### config.mk
export PLATFORM = sky130hd
export DESIGN_NAME = ncu_ctrl
export DESIGN_NICKNAME = d
export VERILOG_FILES = /design/src/ncu_pkg.sv /design/src/ncu_ctrl.sv
export SDC_FILE = /design/constraint.sdc
export NUM_CORES = 1
export LEC_CHECK = 0
export BUFFER_PORTS_ARGS = -buffer_cell sky130_fd_sc_hd__buf_4
export CAP_MARGIN = 10
export CELL_PAD_IN_SITES_DETAIL_PLACEMENT = 0
export CELL_PAD_IN_SITES_GLOBAL_PLACEMENT = 1
export CORE_MARGIN = 2
export CORE_UTILIZATION = 40
export CTS_CLUSTER_DIAMETER = 50
export DETAILED_ROUTE_END_ITERATION = 16
export PLACE_DENSITY_LB_ADDON = 0.1
export SKIP_CTS_REPAIR_TIMING = 1
export SLEW_MARGIN = 20
export SYNTH_ARGS = -nofsm -noshare
export SYNTH_HDL_FRONTEND = slang
export SYNTH_SLANG_ARGS = --single-unit
### constraint.sdc
create_clock -name REF_CLK -period 2.8 [get_ports REF_CLK]
set_clock_uncertainty 0.05 [all_clocks]
set_input_delay 0.56 -clock REF_CLK [delete_from_list [all_inputs] [get_ports REF_CLK]]
set_output_delay 0.56 -clock REF_CLK [all_outputs]
set_load 0.01 [all_outputs]
### src/ncu_pkg.sv
// package: command codes, register map and timing for the nand host controller
`default_nettype none
package ncu_pkg;
  // command bytes written to the flash
  localparam logic [7:0] CMD_READ_SETUP = 8'h00;
  localparam logic [7:0] CMD_READ_START = 8'h30;
  localparam logic [7:0] CMD_DATA_IN = 8'h80;
  localparam logic [7:0] CMD_PROG_CONFIRM = 8'h10;
  localparam logic [7:0] CMD_ERASE_SETUP = 8'h60;
  localparam logic [7:0] CMD_ERASE_CONFIRM = 8'hD0;
  localparam logic [7:0] CMD_ID_READ = 8'h90;
  localparam logic [7:0] CMD_STATUS = 8'h70;
  localparam logic [7:0] CMD_RESET = 8'hFF;
  // operation codes written by software to the control register
  localparam logic [2:0] OP_READ = 3'h1;
  localparam logic [2:0] OP_PROG = 3'h2;
  localparam logic [2:0] OP_ERASE = 3'h3;
  localparam logic [2:0] OP_ID = 3'h4;
  localparam logic [2:0] OP_STATUS = 3'h5;
  localparam logic [2:0] OP_RESET = 3'h6;
  // register word addresses (avalon word address)
  localparam logic [2:0] ADDR_CTRL = 3'h0;
  localparam logic [2:0] ADDR_COLUMN = 3'h1;
  localparam logic [2:0] ADDR_PAGE = 3'h2;
  localparam logic [2:0] ADDR_COUNT = 3'h3;
  localparam logic [2:0] ADDR_WDATA = 3'h4;
  localparam logic [2:0] ADDR_RDATA = 3'h5;
  localparam logic [2:0] ADDR_STATUS = 3'h6;
  localparam logic [2:0] ADDR_IDLO = 3'h7;
  // status byte bit positions
  localparam int ST_FAIL = 0;
  localparam int ST_READY = 5;
  localparam int ST_WP_N = 7;
  // id layout: number of identification bytes
  localparam logic [2:0] ID_BYTES = 3'h5;
  // strobe phase length in ns and in cycles at 25 MHz
  localparam int CLK_MHZ = 25;
  localparam int STROBE_NS = 50;
  localparam int STROBE_CYC = (STROBE_NS * CLK_MHZ + 999) / 1000;
  // wait after a read-start, confirm or reset command for the busy line to fall
  localparam int BUSY_WAIT_NS = 200;
  localparam int BUSY_WAIT_CYC = (BUSY_WAIT_NS * CLK_MHZ + 999) / 1000;
endpackage : ncu_pkg
`default_nettype wire

### src/ncu_ctrl.sv
// file: host controller that drives a byte-wide nand flash over its pins
//
// The implementer's own choices: the Avalon-MM register port and the register addresses.
`default_nettype none
////////////////////////////////////////////////////////////////////////////////
module ncu_ctrl
  import ncu_pkg::*;
#(
  parameter int COUNT_W = 12
)
(
  // clock and reset
  input wire logic REF_CLK,
  input wire logic RST,
  // avalon-mm slave
  input wire logic [2:0] AVS_ADDRESS,
  input wire logic AVS_READ,
  input wire logic AVS_WRITE,
  input wire logic [31:0] AVS_WRITEDATA,
  output logic [31:0] AVS_READDATA,
  output logic AVS_WAITREQUEST,
  // flash strobes
  output logic CMD_LATCH,
  output logic ADDR_LATCH,
  output logic CHIP_EN_N,
  output logic WRITE_STROBE_N,
  output logic READ_STROBE_N,
  output logic WRITE_PROT_N,
  // byte port as input, output and enable
  input wire logic [7:0] BYTE_PORT_IN,
  output logic [7:0] BYTE_PORT_OUT,
  output logic BYTE_PORT_OE,
  // open-drain done line from the flash
  input wire logic DONE_LINE_N
);
  typedef enum logic [7:0] {
    S_IDLE = 8'h01, S_CMD1 = 8'h02, S_ADDR = 8'h04, S_DATA = 8'h08,
    S_CMD2 = 8'h10, S_WAIT = 8'h20, S_RDATA = 8'h40, S_DONE = 8'h80
  } ncu_state_type;

  // strobe sequencer: one byte cycle is a low phase then a high phase
  typedef enum logic [1:0] {
    P_LOW = 2'h1, P_HIGH = 2'h2
  } ncu_phase_type;

  ////////////////////////////////////////////////////////////////////////////
  // registers
  ncu_state_type state_reg, state_next;
  ncu_phase_type phase_reg;
  logic [2:0] op_reg;
  logic [11:0] column_reg;
  logic [15:0] page_reg;
  logic [COUNT_W-1:0] count_reg;
  logic [COUNT_W-1:0] left_reg;
  logic [2:0] aidx_reg;
  logic [7:0] tick_reg;
  logic [7:0] wdata_reg;
  logic wdata_full_reg;
  logic [7:0] rdata_reg;
  logic rdata_full_reg;
  logic [7:0] status_reg;
  logic [31:0] id_reg;
  logic [7:0] id5_reg;
  logic wp_n_reg;
  logic busy_reg;
  logic abort_reg;
  logic [7:0] dout_reg;
  logic cle_reg, ale_reg, we_n_reg, re_n_reg, oe_reg;
  logic done_s1_reg, done_s2_reg;
  logic [7:0] din_s1_reg, din_s2_reg;

  ////////////////////////////////////////////////////////////////////////////
  // decode helpers
  function automatic logic [7:0] first_cmd(input logic [2:0] op);
    case (op)
      OP_READ: first_cmd = CMD_READ_SETUP;
      OP_PROG: first_cmd = CMD_DATA_IN;
      OP_ERASE: first_cmd = CMD_ERASE_SETUP;
      OP_ID: first_cmd = CMD_ID_READ;
      OP_STATUS: first_cmd = CMD_STATUS;
      default: first_cmd = CMD_RESET;
    endcase
  endfunction : first_cmd

  // address bytes needed per operation
  function automatic logic [2:0] addr_len(input logic [2:0] op);
    case (op)
      OP_READ, OP_PROG: addr_len = 3'h4;
      OP_ERASE: addr_len = 3'h2;
      OP_ID: addr_len = 3'h1;
      default: addr_len = 3'h0;
    endcase
  endfunction : addr_len

  ////////////////////////////////////////////////////////////////////////////
  // wires
  wire done_ready = done_s2_reg;
  // the phase timer only paces strobes; in the wait state it counts on
  wire phase_end = (state_reg != S_WAIT)
    && (tick_reg == 8'(STROBE_CYC - 1));
  wire byte_done = phase_end && (phase_reg == P_HIGH);
  wire ctrl_wr = AVS_WRITE && (AVS_ADDRESS == ADDR_CTRL);
  wire start = ctrl_wr && (state_reg == S_IDLE);
  wire abort_bus = ctrl_wr && (AVS_WRITEDATA[2:0] == OP_RESET);
  // byte slot not ready: the strobe waits at the start of its low phase
  wire slot_wait = (state_reg == S_DATA && !wdata_full_reg)
    || (state_reg == S_RDATA && op_reg == OP_READ && rdata_full_reg);
  // a pending abort is applied only between strobe pulses
  wire cut_ok = byte_done || slot_wait || state_reg == S_IDLE
    || state_reg == S_WAIT || state_reg == S_DONE;
  wire abort = abort_reg && cut_ok;
  wire wdata_wr = AVS_WRITE && (AVS_ADDRESS == ADDR_WDATA);
  wire rdata_rd = AVS_READ && (AVS_ADDRESS == ADDR_RDATA);
  // stall writes to a full data slot and reads of an empty one
  wire stall = (wdata_wr && wdata_full_reg) || (rdata_rd && !rdata_full_reg)
    || (ctrl_wr && state_reg != S_IDLE && !abort_bus);
  wire [7:0] addr_byte = (aidx_reg == 3'h0) ?
    ((op_reg == OP_ERASE) ? page_reg[7:0] :
     (op_reg == OP_ID) ? 8'h00 : column_reg[7:0]) :
    (aidx_reg == 3'h1) ?
    ((op_reg == OP_ERASE) ? page_reg[15:8] : {4'h0, column_reg[11:8]}) :
    (aidx_reg == 3'h2) ? page_reg[7:0] : page_reg[15:8];
  wire needs_data = (op_reg == OP_PROG) && left_reg != '0;
  wire reads_data = (op_reg == OP_READ || op_reg == OP_ID
    || op_reg == OP_STATUS);

  ////////////////////////////////////////////////////////////////////////////
  // state transitions
  always_comb
  begin
    state_next = state_reg;
    case (state_reg)
      S_IDLE: if (start) state_next = S_CMD1;
      S_CMD1:
        if (byte_done)
          state_next = (addr_len(op_reg) != 3'h0) ? S_ADDR :
            (op_reg == OP_STATUS) ? S_RDATA : S_WAIT;
      S_ADDR:
        if (byte_done && aidx_reg == addr_len(op_reg) - 3'h1)
          state_next = needs_data ? S_DATA :
            (op_reg == OP_ID) ? S_RDATA : S_CMD2;
      S_DATA:
        if (byte_done && left_reg == COUNT_W'(1)) state_next = S_CMD2;
      S_CMD2: if (byte_done) state_next = S_WAIT;
      S_WAIT:
        if (tick_reg >= 8'(BUSY_WAIT_CYC) && done_ready)
          state_next = reads_data && left_reg != '0 ? S_RDATA : S_DONE;
      S_RDATA:
        if (byte_done && left_reg == COUNT_W'(1)) state_next = S_DONE;
      S_DONE: state_next = S_IDLE;
      default: state_next = S_IDLE;
    endcase
    if (abort) state_next = S_CMD1;
  end

  ////////////////////////////////////////////////////////////////////////////
  // pin synchronisers
  always_ff @(posedge REF_CLK)
  begin
    done_s1_reg <= DONE_LINE_N;
    done_s2_reg <= done_s1_reg;
    din_s1_reg <= BYTE_PORT_IN;
    din_s2_reg <= din_s1_reg;
  end

  ////////////////////////////////////////////////////////////////////////////
  // sequencer, strobes and data movement
  always_ff @(posedge REF_CLK)
  begin
    if (RST)
    begin
      state_reg <= S_IDLE;
      phase_reg <= P_LOW;
      tick_reg <= 8'h00;
      op_reg <= OP_RESET;
      aidx_reg <= 3'h0;
      left_reg <= '0;
      busy_reg <= 1'b0;
      abort_reg <= 1'b0;
      cle_reg <= 1'b0;
      ale_reg <= 1'b0;
      we_n_reg <= 1'b1;
      re_n_reg <= 1'b1;
      oe_reg <= 1'b0;
      dout_reg <= 8'h00;
      rdata_reg <= 8'h00;
      rdata_full_reg <= 1'b0;
      wdata_full_reg <= 1'b0;
      status_reg <= 8'h00;
      id_reg <= 32'h0000_0000;
      id5_reg <= 8'h00;
    end
    else
    begin
      state_reg <= state_next;
      // remember an abort until the current strobe pulse has finished
      if (abort_bus && state_reg != S_IDLE)
        abort_reg <= 1'b1;
      else if (abort)
        abort_reg <= 1'b0;
      // phase timer restarts on every state change
      if (state_next != state_reg || phase_end)
        tick_reg <= 8'h00;
      else if (tick_reg != 8'hFF && !slot_wait)
        tick_reg <= tick_reg + 8'h01;
      if (state_next != state_reg)
        phase_reg <= P_LOW;
      else if (phase_end)
        phase_reg <= (phase_reg == P_LOW) ? P_HIGH : P_LOW;
      if (wdata_wr && !wdata_full_reg)
        wdata_full_reg <= 1'b1;
      if (rdata_rd && rdata_full_reg)
        rdata_full_reg <= 1'b0;
      case (state_reg)
        S_IDLE:
        begin
          busy_reg <= 1'b0;
          if (start)
          begin
            op_reg <= AVS_WRITEDATA[2:0];
            aidx_reg <= 3'h0;
            left_reg <= count_reg;
            busy_reg <= 1'b1;
            if (AVS_WRITEDATA[2:0] == OP_ID) left_reg <= COUNT_W'(ID_BYTES);
            if (AVS_WRITEDATA[2:0] == OP_STATUS) left_reg <= COUNT_W'(1);
          end
        end
        S_CMD1, S_CMD2:
        begin
          // latch high, byte taken on write strobe rise
          cle_reg <= 1'b1;
          ale_reg <= 1'b0;
          oe_reg <= 1'b1;
          dout_reg <= (state_reg == S_CMD1) ? first_cmd(op_reg) :
            (op_reg == OP_ERASE) ? CMD_ERASE_CONFIRM :
            (op_reg == OP_PROG) ? CMD_PROG_CONFIRM : CMD_READ_START;
          we_n_reg <= (phase_reg == P_LOW) ? 1'b0 : 1'b1;
          if (abort) op_reg <= OP_RESET;
        end
        S_ADDR:
        begin
          cle_reg <= 1'b0;
          ale_reg <= 1'b1;
          oe_reg <= 1'b1;
          dout_reg <= addr_byte;
          we_n_reg <= (phase_reg == P_LOW) ? 1'b0 : 1'b1;
          if (byte_done) aidx_reg <= aidx_reg + 3'h1;
          if (abort) op_reg <= OP_RESET;
        end
        S_DATA:
        begin
          cle_reg <= 1'b0;
          ale_reg <= 1'b0;
          oe_reg <= 1'b1;
          dout_reg <= wdata_reg;
          // hold the strobe high until software has supplied the byte
          we_n_reg <= (phase_reg == P_LOW && wdata_full_reg) ? 1'b0 : 1'b1;
          if (byte_done)
          begin
            left_reg <= left_reg - COUNT_W'(1);
            wdata_full_reg <= 1'b0;
          end
          if (abort) op_reg <= OP_RESET;
        end
        S_WAIT:
        begin
          cle_reg <= 1'b0;
          ale_reg <= 1'b0;
          oe_reg <= 1'b0;
          we_n_reg <= 1'b1;
          if (abort) op_reg <= OP_RESET;
        end
        S_RDATA:
        begin
          oe_reg <= 1'b0;
          cle_reg <= 1'b0;
          ale_reg <= 1'b0;
          // in a page read each low pulse advances the device column
          re_n_reg <= (phase_reg == P_LOW && !slot_wait) ? 1'b0 : 1'b1;
          if (byte_done)
          begin
            left_reg <= left_reg - COUNT_W'(1);
            if (op_reg == OP_STATUS)
              status_reg <= din_s2_reg;
            else if (op_reg == OP_ID)
            begin
              // first four bytes fill the word, the fifth has its own byte
              if (left_reg == COUNT_W'(1))
                id5_reg <= din_s2_reg;
              else
                id_reg <= {id_reg[23:0], din_s2_reg};
            end
            else
            begin
              rdata_reg <= din_s2_reg;
              rdata_full_reg <= 1'b1;
            end
          end
          if (abort) op_reg <= OP_RESET;
        end
        default:
        begin
          cle_reg <= 1'b0;
          ale_reg <= 1'b0;
          oe_reg <= 1'b0;
          we_n_reg <= 1'b1;
          re_n_reg <= 1'b1;
        end
      endcase
      // abort: send the reset command next and drop stale byte slots
      if (abort)
      begin
        op_reg <= OP_RESET;
        busy_reg <= 1'b1;
        wdata_full_reg <= wdata_wr && !wdata_full_reg;
        if (!byte_done) rdata_full_reg <= 1'b0;
      end
    end
  end

  ////////////////////////////////////////////////////////////////////////////
  // software-written setup registers
  always_ff @(posedge REF_CLK)
  begin
    if (RST)
    begin
      column_reg <= 12'h000;
      page_reg <= 16'h0000;
      count_reg <= COUNT_W'(1);
      wdata_reg <= 8'h00;
      wp_n_reg <= 1'b0;
    end
    else if (AVS_WRITE && !stall)
    begin
      case (AVS_ADDRESS)
        ADDR_COLUMN: column_reg <= AVS_WRITEDATA[11:0];
        ADDR_PAGE: page_reg <= AVS_WRITEDATA[15:0];
        ADDR_COUNT: count_reg <= AVS_WRITEDATA[COUNT_W-1:0];
        ADDR_WDATA: wdata_reg <= AVS_WRITEDATA[7:0];
        ADDR_STATUS: wp_n_reg <= AVS_WRITEDATA[ST_WP_N];
        default: wp_n_reg <= wp_n_reg;
      endcase
    end
  end

  ////////////////////////////////////////////////////////////////////////////
  // bus read mux and pin outputs
  always_comb
  begin
    case (AVS_ADDRESS)
      ADDR_CTRL: AVS_READDATA = {28'h0, busy_reg, op_reg};
      ADDR_COLUMN: AVS_READDATA = {20'h0, column_reg};
      ADDR_PAGE: AVS_READDATA = {16'h0, page_reg};
      ADDR_COUNT: AVS_READDATA = 32'(count_reg);
      ADDR_RDATA: AVS_READDATA = {24'h0, rdata_reg};
      ADDR_STATUS: AVS_READDATA = {id5_reg, 7'h0, wp_n_reg, 7'h0,
        done_ready, status_reg};
      ADDR_IDLO: AVS_READDATA = id_reg;
      default: AVS_READDATA = {24'h0, id5_reg};
    endcase
  end
  assign AVS_WAITREQUEST = stall;
  assign CMD_LATCH = cle_reg;
  assign ADDR_LATCH = ale_reg;
  assign CHIP_EN_N = !busy_reg;
  assign WRITE_STROBE_N = we_n_reg;
  assign READ_STROBE_N = re_n_reg;
  assign WRITE_PROT_N = wp_n_reg;
  assign BYTE_PORT_OUT = dout_reg;
  assign BYTE_PORT_OE = oe_reg;
endmodule : ncu_ctrl
`default_nettype wire

==> impl_metrics.json <==
{
  "vias": 8550,
  "vias_per_cell": 5.60,
  "max_slew_margin": 0.566,
  "worst_slack_ns": 0.0750,
  "die_x_microns": 154,
  "antenna_cells": 0,
  "final_cell_mix": "buf_4, dfxtp_1, nand2_1",
  "cts_buffer_depth": 2,
  "cts_max_level": 4,
  "cts_root_buf": "clkbuf_16",
  "pwr-share-clk": 0.438,
  "grt_setup_unrepaired": "true",
  "overflow": 0,
  "swShare": 0.273,
  "cp.required_ns": 3.06,
  "ioPinCount": 96,
  "dieArea_sq_um": 23700,
  "grt_use_total": 0.252,
  "largest_reg_flops": 32,
  "max-vdd-ir-drop_uv": 360,
  "post-route-period-util": 0.973,
  "final_max_slew_viol_count": 0,
  "area_growth_pct": 26.5,
  "core-area_sq_um": 22000,
  "slowest_stage": "or4b_1",
  "firstDrtPassIters": 5,
  "drc_errors": 0,
  "syn-cell-area_sq_um": 9000,
  "yosys_warnings": 0,
  "syn_inst": 1093,
  "syn-num-nets": 1152,
  "yosysUniqueCellTypes": 78,
  "grt-busiest-layer": "met2",
  "core.rowCount": 54,
  "clock_sinks": 176,
  "grt_max_degree": 132,
  "hold_viol_final": 0,
  "arrival_ns": 2.98,
  "tightest_slew_ns": 0.650,
  "critPathBufInv": 1,
  "max_freq_ghz": 0.367,
  "min_period_ns": 2.72,
  "path_cells": "nor3b_4 > nor2_1 > ha_1 > xnor2_2 > or4_4 > o31ai_4 > a32oi_2 > and3_1 > a211oi_4 > buf_12 > or4b_1",
  "pwr-share-seq": 0.457,
  "seq_area_frac_synth": 0.391,
  "clkSlewWorstSetupHoldPaths_ns": 0.08,
  "antenna_found_initial": 1,
  "gp_congestion": 0.948,
  "start_kind": "flip-flop",
  "drv_cap": 0,
  "grt_pass1_vias": 7880,
  "worstSetupPathType": "reg -> reg",
  "power_switching_w": 0.00156,
  "setup-violations-final": 0,
  "hpwl_mm": 22.6,
  "antenna_left": 0,
  "fin_setup_tns_ns": 0,
  "synth_edf_count": 0,
  "initial_utilization": 0.410,
  "drt-wirelength-per-cell_microns": 20.0,
  "internal_power_w": 0.00414,
  "met2_usage": 0.408,
  "ys.flop_type": "dfxtp_1",
  "slowest_delay_ns": 0.50,
  "synth-seq-cells": 176,
  "pre_cts_slack_ns": -0.150,
  "drt-total-wl_mm": 30.6,
  "first_iter_violations": 591,
  "port_buffers": 79,
  "cp_top_family": "simple AND/OR/NAND/NOR gates",
  "grtUsageMet1": 0.348,
  "hp-class": "in -> reg",
  "postSynthAreaPerCell_sq_um": 8.24,
  "worstSetupEndpointType": "flip-flop",
  "power_frac_comb": 0.105,
  "final_nets": 1293,
  "grt_pass1_wl_mm": 46.0,
  "cts_tree": "yes",
  "cellLeakagePower_nw": 4.32,
  "cts_buffers": 17,
  "async_flop_share": 0,
  "die_y_microns": 154,
  "final_common_cell": "buf_4",
  "clock_latency_ns": 0.44,
  "status": "complete, no violations",
  "grtUsageMet3": 0.0383,
  "reg2reg_slack_ns": 0.08,
  "drive_above_1_share": 0.229,
  "critPathMaxFanout": 10,
  "power.density_nw_per_um2": 500
}
## Yosys cell counts, types with 7 or more instances
cell,count,area [sq um]
nor4b_1,7,61.3
a221oi_1,17,149
ha_1,11,138
a31oi_1,8,50.1
a22o_1,16,140
nor4_1,7,43.8
o211ai_1,8,60.1
a211oi_1,11,82.6
o21ai_0,39,195
inv_1,21,78.8
a21oi_1,94,470
nand2_1,155,582
and3_1,9,56.3
nor3b_1,8,60.1
nor2_1,135,507
nand2b_1,8,50.1
nand3_1,23,115
xor2_1,8,70.1
clkbuf_1,54,203
a22oi_1,7,52.6
nand4_1,9,56.3
buf_2,14,70.1
nor3_1,23,115
dfxtp_1,176,3520
nor2b_1,16,100
and2_1,14,87.6
mux2i_1,80,801
## power by group through the flow
stage / Combinational [W] / Clock [W] / Sequential [W]
finish: 0.000600 / 0.00249 / 0.00260
global placement: 0.000585 / 0 / 0.00266
global route: 0.000653 / 0.00264 / 0.00261
CTS: 0.000587 / 0.00254 / 0.00260
detailed placement: 0.000585 / 0 / 0.00266
floorplan: 0.000343 / 0 / 0.00264
## stage by stage
step / instances / power [W] / hold slack [ns] / utilization / area (sq um)
after floorplan: 1093 / 0.00299 / 0.260 / - / 9020
after global routing: 1527 / 0.00591 / 0.150 / 0.519 / 11400
after CTS: 1525 / 0.00573 / 0.162 / 0.512 / 11200
after global placement: 1493 / 0.00325 / 0.262 / 0.484 / 10600
after detailed placement: 1493 / 0.00325 / 0.262 / 0.484 / 10600
final: 1527 / 0.00570 / 0.169 / 0.519 / 11400
## path summary, 6_finish.rpt
kind                                       from       endpoint  cells after the start
worst max-delay path                  op_reg[0]   phase_reg[0]                     11
worst max register to register        op_reg[0]   phase_reg[0]                     11
worst min register to register      done_s1_reg     done_ready                      0
worst min-delay path            BYTE_PORT_IN[2]  din_s1_reg[2]                      1
## final cells by class
cell class,instances,area (sq um)
Clock buffer,19,453
Fill cell,2152,10600
Multi-Input combinational cell,816,5200
Sequential cell,176,3530
Timing Repair Buffer,200,1600
Clock inverter,13,161
Tap cell,280,350
Inverter,23,86.3
## worst register-to-register path, delay by kind of cell, from the launching register on
kind / cells / cell delay, ns
AOI/OAI and AO/OA: 3 / 0.42
xor gates and xnor gates: 1 / 0.15
adders and majority gates: 1 / 0.32
buffers and inverters: 1 / 0.15
DFF: 1 / 0.37
and+or+nand+nor: 5 / 1.15
## metal layers
layer | routed length [microns] | share of wire
met5 | 11 | 0.00036
met4 | 665 | 0.022
met3 | 1330 | 0.043
met2 | 14200 | 0.46
met1 | 14400 | 0.47
## cells by family after synthesis
logic type,share of synthesized area
muxes,0.0977
and+or+nand+nor,0.249
DFF,0.391
xor gates and xnor gates,0.0117
adders and majority gates,0.0153
AOI/OAI and AO/OA,0.188
buffers and inverters,0.0466
Note: power is estimated with default switching activity, not from simulation.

== What the exercise asks ==
Starting at the first line of the data above, please restate word for word every line up to and including the one that holds "export LEC_CHECK = 0", and add nothing else.

== Exercise output ==
### config.mk
export PLATFORM = sky130hd
export DESIGN_NAME = ncu_ctrl
export DESIGN_NICKNAME = d
export VERILOG_FILES = /design/src/ncu_pkg.sv /design/src/ncu_ctrl.sv
export SDC_FILE = /design/constraint.sdc
export NUM_CORES = 1
export LEC_CHECK = 0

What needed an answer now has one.